Apesar de ter encerrado no dia 23 de janeiro, fórum apresentou debates que seguirão pertinentes nos próximos anos
Fortalecimento do uso da energia renovável, o ônus e o bônus da inteligência artificial na economia dos países e as ameaças de Trump à Groenlândia marcaram o Fórum Econômico de Davos, na Suíça, que aconteceu entre os dias 19 e 23 de janeiro. No total, aproximadamente 65 chefes de Estado e governo e mais de 800 CEOs de grandes empresas globais compareceram ao encontro.
Embora o foco esteja na discussão de políticas e iniciativas econômicas em escala mundial, há uma esfera que acaba sendo impactada pelos acontecimentos do fórum, e na qual as empresas precisam estar atentas para definirem seus próximos passos nos pilares ambiental, social e governança corporativa: a das práticas ESG.

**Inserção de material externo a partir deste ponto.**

## uart_top
module  uart_top(
								input  clk,
								input  rst_n,
								input  din,
								input sw8,
								output  reg  [23:0] pic_out,
								output  reg [16:0] addr,
								output  reg wr_ram,
								output  tx,
								output  reg pic_done,    
								output  reg  pic_download,    
								output  reg [7:0] rgb_led
								);
	wire   dout_vld;
	wire  [7:0] dout;
	reg [3:0] code_p;
	reg  [4:0]  cnt;
	reg  [3:0]  state;
	wire  [3:0]  code;
	wire [7:0]  temp;
	reg [23:0] pic_reg;
	parameter  monitor=0;   
	parameter  second=1 ;
	parameter  third=2 ;
	parameter   fouth=3;
	parameter   fiveth=4;
	parameter   sixth=5;
	parameter   send=6;
	parameter   stop=7;
	assign temp=(dout>8'd57)?(dout-8'd87):(dout-8'd48);
	assign code=temp[3:0];
	always  @ (posedge clk or negedge rst_n)
	    begin
			if  (!rst_n)
			   begin
			      state<=monitor;
				  wr_ram<=1;
				  pic_out<=0;
				  addr<=0;
				  pic_done<=0;
				  end
			else
	case (state)
	monitor:	begin
				   if (dout_vld)
						begin
						    wr_ram<=1;	
							pic_reg[23:20]<=code;
							state<=second;
							code_p<=code;
						end
				 else
				          state<=monitor;
					end
	second:	begin
					if (dout_vld)
							begin
								pic_reg[19:16]<=code;
								state<=third;
								rgb_led<={code_p,code};
							end
					else
							state<=second;
					end
		third:		begin
					if (dout_vld)
						begin
							pic_reg[15:12]<=code;
							state<=fouth;
							code_p<=code;
						end
					else
						state<=third;
					end
		fouth:		begin
					if (dout_vld)
						begin
							pic_reg[11:8]<=code;
							state<=fiveth;
							rgb_led<={code_p,code};
						end
					else
						state<=fouth;
					end
		fiveth:		begin
					if (dout_vld)
						begin
							pic_reg[7:4]<=code;
							state<=sixth;
							code_p<=code;
						end
					else
						state<=fiveth;
					end
        sixth:		begin
					if (dout_vld)
						begin
							pic_reg[3:0]<=code;
							state<=send;
							rgb_led<={code_p,code};
						end
					else
  ...
Size: about 750 cells after synthesis, ~150 flip-flops, about 57 I/O pins, about 7000 µm² of cells after synthesis.
Settings: LEC_CHECK=0, ABC_AREA=1, CAP_MARGIN=20, CELL_PAD_IN_SITES_GLOBAL_PLACEMENT=1, CORE_ASPECT_RATIO=1.28, CORE_MARGIN=2, CORE_UTILIZATION=18, CTS_CLUSTER_DIAMETER=27, GPL_ROUTABILITY_DRIVEN=1, MAX_ROUTING_LAYER=met5, SLEW_MARGIN=0, TNS_END_PERCENT=75; clock period 2.58 ns.
run.sh (not shown) runs the stock make flow with config.mk's settings and CLKGATE_MAP_FILE=.
Next try:
- ABC_AREA: 1 -> default
- CELL_PAD_IN_SITES_GLOBAL_PLACEMENT: 1 -> default
- CORE_ASPECT_RATIO: 1.28 -> default
- CORE_UTILIZATION: 18 -> 40
- CTS_CLUSTER_DIAMETER: 27 -> 343
- GPL_ROUTABILITY_DRIVEN: 1 -> default
- HOLD_SLACK_MARGIN: default -> 0.04
- MAX_ROUTING_LAYER: met5 -> default
- SLEW_MARGIN: 0 -> 20
- TNS_END_PERCENT: 75 -> default
- clock period: 2.58 -> 10.0 ns (I/O delays scaled with it)
Die area falls by 56%.
Wire length fell by 21%.
Hold slack improved by 0.12 ns.
Count of clock-buffer cells in the layout went down by 1.
Design area drops by 11%.
Setup slack gets better by 6.3 ns.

Para Miriam Lüttgen, presidente da Sustentalli (cooperativa de especialistas em sustentabilidade e governança), os temas debatidos na Suíça precisam estar no horizonte das organizações, sejam elas privadas ou públicas. “Geopolítica e o avanço da IA, por exemplo, podem atingir diretamente a governança de uma empresa, porque isso interfere no planejamento e na atuação a médio e longo prazo. Portanto, os gestores devem se manter antenados quanto a isso, independentemente do tamanho do negócio”, afirma Miriam.